Dr. Peter Knight ND is a Doctor of Naturopathic Medicine, in Falmouth Maine. His practice, Healthy Living Health Care, specializes in not only traditional medical treatments, but more importantly in preventing many of the chronic health issues so many Americans experience today.

Healthy Living Health Care definitely takes a whole person, or people based approach with their patients. What impressed me the most about Healthy Living is their willingness to look at the overall picture when it comes to the health of their patients.

Quoting directly from the first paragraph on Healthy Living’s home page, they specialize in offering their patients;

“scientifically-sound, intellectually honest, people-based health care

Wouldn’t it be great if all health care professionals took that type of approach?
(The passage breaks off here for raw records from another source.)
This design comes from an exercise in tuning for small area on the open sky130 flow, not from production work.
RTL that was checked went through simulation tests only; none was proved equivalent to the original.

==> juniper <==
==> flow/design.v <==
`timescale 1ns / 1ps
`default_nettype none
module pwm_module(cclk, rstb, duty_cycle, tick, pwm_out);
	input  wire cclk, rstb;
	input  wire [7:0] duty_cycle;
	input  wire tick;
	output wire pwm_out;
	reg [7:0] cycle_count;
	assign pwm_out = (cycle_count < duty_cycle);
	always @(posedge cclk) begin
		if (~rstb)
			cycle_count <= 8'd0;
		else if (tick)
			cycle_count <= cycle_count + 8'd1;
	end
endmodule
`default_nettype wire
`timescale 1ns / 1ps
`default_nettype none
module CharDraw(input wire [5:0] e, input wire [2:0] row, input wire [1:0] col, output wire on);
	localparam [2047:0] ROM = 2048'h00000000000000000000000000000000000000000000000000000000000000000000000000000000000000000000000000000000000000000000000000000000000000000000000000000000000000000000000000000000000000000000000000000000000000000000003ff5aeffaa0000002b767896bc0000002b75adfffe00000000000000000000003fc1eced9600000000129202000000002a25e7fdfe00000000000000000000003fe0ebe5320000001bf71d4b660000003be0eff9fe00000000000000000000003ce7e7ad1600000000101022000000003b93eff9fe00000000000000000000003fe7ffafea0000003f741f82fe0000003fe7ffbbfe;
	assign on = ROM[{row, col, e}];
endmodule
`default_nettype wire
`timescale 1ns / 1ps
`default_nettype none
`default_nettype wire
`timescale 1ns / 1ps
`default_nettype none
module CharReceiver(cclk, rstb, inputCharBit, d, code);
	input  wire cclk;
	input  wire rstb;
	input  wire inputCharBit;
	input  wire [4:0] d;       
	output wire [5:0] code;    
	reg [5:0]  counter;    
	reg [5:0]  currChar;   
	reg [13:0] clkCounter;
	reg [155:0] ring;      
	reg [4:0]  q;
	reg        fill;       
	reg        z0;         
	wire step     = (clkCounter != 14'd1) && counter >= 6'd8 && counter < 6'd34 && inputCharBit;
	wire complete = step && counter == 6'd33;
	wire shifting = counter >= 6'd9 && counter <= 6'd33;    
	localparam [155:0] INITV = 156'b000001000010000011000100011011011111100000100001100010100011100100100101000000000001000010000011000100011011011111100000100001100010100011100100100101000000;
	wire [5:0] init = INITV[6*q +: 6];
	wire [5:0] ring_in = fill ? init :
	                     ((q == 5'd0) && (shifting || (counter == 6'd8 && step))) ? currChar :
	                     ring[5:0];
	always @(posedge cclk)
		ring <= {ring_in, ring[155:6]};
	wire       adj = shifting && ({1'b0, d} + 6'd9 <= counter);
	wire [6:0] sum = d + adj + q;
	wire [4:0] pos = (sum >= 7'd52) ? sum - 7'd52 : (sum >= 7'd26) ? sum - 7'd26 : sum[4:0];
	reg  [5:0] rd;
	integer i;
	always @* begin
		rd = 6'd0;
		for (i = 0; i < 26; i = i + 1)
			rd = rd | ({6{pos == i}} & ring[6*i +: 6]);
	end
	assign code = (z0 && d == 5'd0) ? 6'd0 : rd;
	always @(posedge cclk) begin
		if (~rstb) begin
			counter <= 6'd9;
			currChar <= 6'd27;
			clkCounter <= 14'd0;
			q <= 5'd0;
			fill <= 1'b1;
			z0 <= 1'b1;
		end
		else begin
			if (clkCounter == 14'd1) begin
				if (inputCharBit == 1'b0 && counter == 6'd34)
					counter <= 6'd0;
				else if (counter < 6'd8) begin
					if (counter == 6'd6) begin
						if (inputCharBit) currChar <= 6'd0;
					end
					else if (counter != 6'd7)
						currChar[counter[2:0]] <= inputCharBit;
					counter <= counter + 6'd1;
				end
			end
			else if (step)
				counter <= counter + 6'd1;
			if (clkCounter == (10417) - 1)
				clkCounter <= 14'd0;
			else
				clkCounter <= clkCounter + 14'd1;
			if (!complete)
				q <= (q == 5'd0) ? 5'd25 : q - 5'd1;
			if (clkCounter == 14'd25)
				fill <= 1'b0;
			if (counter == 6'd8 && step)
				z0 <= 1'b0;
		end
	end
endmodule
`default_nettype wire
`timescale 1ns / 1ps
`default_nettype none
module ScreenMux(cclk, rstb, inputCharBit, x, y, bg_red, bg_green, bg_blue, tft_red, tft_green, tft_blue);
	input  wire cclk, rstb, inputCharBit;
	input  wire [9:0] x;
	input  wire [8:0] y;
	input  wire [7:0] bg_red, bg_green, bg_blue;
	output wire [7:0] tft_red, tft_green, tft_blue;
	wire lmode = (y >= 9'd184);        
	reg [3:0] k;
	reg [1:0] sc;
	reg [3:0] sub;
	wire idle    = (sc == 2'd3) && (sub == 4'd5);
	wire colend  = (sc == 2'd3) ? (sub == 4'd4) : (sub == (lmode ? 4'd7 : 4'd9));
	wire last    = lmode ? (k == 4'd4 || k == 4'd7 || k == 4'd11 || k == 4'd12) : (k == 4'd12);
	wire load    = lmode ? (x == 10'd6 || x == 10'd195 || x == 10'd341) : (x == 10'd4);
	wire [3:0] k0 = x[8] ? 4'd8 : x[7] ? 4'd5 : 4'd0;
	always @(posedge cclk) begin
		if (~rstb) begin
			k <= 4'd12; sc <= 2'd3; sub <= 4'd5;
		end
		else if (load) begin
			k <= (lmode ? k0 : 4'd0); sc <= 2'd0; sub <= 4'd0;
		end
		else if (!idle) begin
			if (!colend)
				sub <= sub + 4'd1;
			else if (sc != 2'd3) begin
				sub <= 4'd0; sc <= sc + 2'd1;
			end
			else if (last)
				sub <= 4'd5;
			else begin
				sub <= 4'd0; sc <= 2'd0; k <= k + 4'd1;
			end
		end
	end
	wire r1 = (y >= 9'd5)  && (y < 9'd55);
	wire r2 = (y >= 9'd60) && (y < 9'd110);
	reg [2:0] csr;
	integer i;
	always @* begin
		csr = 3'd0;
		for (i = 0; i < 5; i = i + 1)
			if ((y >= 5 + 10*i && y < 15 + 10*i) || (y >= 60 + 10*i && y < 70 + 10*i))
				csr = i;
	end
	wire       lrow = (y >= 9'd184) && (y < 9'd224);
	wire [2:0] lsr  = y[5:3] - 3'd7;    
	wire [5:0] lcode = (k == 4'd0 || k == 4'd8) ? 6'd19 :    
	                   (k == 4'd1 || k == 4'd7) ? 6'd16 :    
	                   (k == 4'd2 || k == 4'd6) ? 6'd1  :    
	                   (k == 4'd3)              ? 6'd3  :    
	                   (k == 4'd4 || k == 4'd9) ? 6'd5  :    
	                   (k == 4'd5)              ? 6'd20 :    
	                   (k == 4'd10)             ? 6'd14 :    
	                                              6'd4;      
	wire [4:0] slot = r2 ? k + 5'd13 : {1'b0, k};
	wire [5:0] code;
	CharReceiver receiver(.cclk(cclk), .rstb(rstb), .inputCharBit(inputCharBit), .d(slot), .code(code));
	wire [5:0] e    = lmode ? lcode : code;
	wire [2:0] sr   = lmode ? lsr : csr;
	wire glyph_on;
	CharDraw rom(.e(e), .row(sr), .col(sc), .on(glyph_on));
	wire obj_on = (lmode ? lrow : (r1 | r2)) && glyph_on;    
	wire mrow     = (y >= 9'd120) && (y < 9'd130);
	wire morse_on = mrow && ((x >= 10'd255 && x < 10'd275) || (x >= 10'd280 && x < 10'd300));
	reg pix;
	always @(posedge cclk) begin
		if (~rstb) pix <= 1'b0;
		else       pix <= obj_on | morse_on;
	end
	wire in_box  = (((y >= 9'd5) && (y < 9'd115)) || lrow) && !idle ||
	               (mrow && (x >= 10'd180) && (x < 10'd305));
	wire in_line = (y == 9'd136) ||
	               ((x == 10'd160 || x == 10'd320) && y >= 9'd136 && y < 9'd272);
	wire fg      = in_box | in_line;
	wire fgval   = in_box ? pix : 1'b1;
	assign tft_red   = fg ? {8{fgval}} : bg_red;
	assign tft_green = fg ? {8{fgval}} : bg_green;
	assign tft_blue  = fg ? {8{fgval}} : bg_blue;
endmodule
`default_nettype wire
`timescale 1ns / 1ps
`default_nettype none
module tft_driver(
	input wire cclk, rstb,
	input wire inputCharBit,
	input wire [7:0] switch,
	output wire tft_backlight, tft_data_ena,
	output wire tft_display, tft_vdd,
	output wire [7:0] tft_red, tft_green, tft_blue,
	input wire [7:0] bg_red, bg_green, bg_blue,
	output reg [(10-1):0] x,
	output reg [(9-1):0] y,
	output wire new_frame
);
reg on;   
pwm_module PWM (.cclk(cclk), .rstb(rstb), .duty_cycle(switch), .tick(x[0]), .pwm_out(tft_backlight));
ScreenMux screenMux(.cclk(cclk), .rstb(rstb), .inputCharBit(inputCharBit), .x(x), .y(y),
                    .bg_red(bg_red), .bg_green(bg_green), .bg_blue(bg_blue),
                    .tft_red(tft_red), .tft_green(tft_green), .tft_blue(tft_blue));
assign tft_data_ena = (x > 480 || y > 272) ? 0 : 1;
assign new_frame = (x == 0 && y == 0) ? 1 : 0;
assign tft_vdd = on;
assign tft_display = on;
always @(posedge cclk) begin
  if(~rstb) begin
    x <= 0;
    y <= 0;
    on <= 0;
  end
  else begin
    on <= 1;
    if (x == (480 + 45)) begin
      x <= 0;
      if (y == (272 + 16))
        y <= 0;
      else
        y <= y + 1;
    end
    else
      x <= x + 1;
  end
end
endmodule
`default_nettype wire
Living Healthy and Maine Water Arsenic

Not long ago Dr. Knight began focusing on performing heavy metals testing for his patients who had symptoms possibly related to the side effects associated with heavy metals toxicity.

What he has found is quite eye opening! A noticeable percentage of the patients Dr. Knight has performed heavy metals testing on have reported elevated levels of Arsenic and Uranium in their systems.

In his recent article “Are you getting a daily dose of arsenic and uranium?” Peter goes on to explain;

“While I was disturbed by these findings, I was not surprised as they are consistent with what I have been finding in my clinical practice.

When I have patients do tests to check heavy metal levels I frequently see elevated levels of Uranium and/or Arsenic.

In almost all cases when one or both of these two heavy metals are elevated the patient informs me that they rely on well water as their primary water supply.

…If you have well water, you cannot assume that your water is fine just because it tastes great, even if the neighbor’s well tested fine.  Don’t put yourself or your family at risk.”

What do I do?

I Preface the following by reminding everyone that Ward Water is not a health care organization. We’re not Doctors and any insights we offer can never take the place of working with a Doctor who truly knows you and understands your situation.

What we can do, however, is to offer our professional advice when it comes to making sure your family’s  drinking water is safe from Arsenic and other health related contaminants.

1.       Test your Water 

If you haven’t had your home’s drinking water tested recently, performing a few simple water tests is the best possible thing you can do.

Most of the really harmful contaminants found in water, such as Arsenic, Uranium, Radon and Bacteria are undetectable. You can’t see, smell or taste them. Unless you’ve had your water professionally tested, there’s a good chance you’ll never even know if there’s a problem.

2.       Speak with a Doctor

If you have any concern whatsoever that you or your family has been exposed to Arsenic, talk to a Doctor who is experienced dealing with heavy metals toxicity.

A good Doctor will evaluate your situation in its entirety, and take the time to understand you as a person- not just as a series of numbers on a chart.

3.       Contact a Reputable Water Treatment Professional

If you’re concerned that your water may contain Arsenic and would like to perform a water test, or if your water has already been tested and came back with elevated Arsenic levels, contact a treatment professional with extensive experience in dealing with Arsenic mitigation.

Find out what types of treatment systems the company deals in and make absolute certain they evaluate the other contents of your water (pH, minerals etc).

It’s imperative to look at the overall composition of your water before deciding on a proper treatment recommendation. This cannot be overstated enough.

And just like choosing a Doctor that’s right for you, make sure the treatment company you decide to deal with understands your family’s “overall” needs as a whole.

Remember…you are the real patient…not your water. Treating your home’s well water should be looked at as nothing more than a possible remedy to a more serious symptom.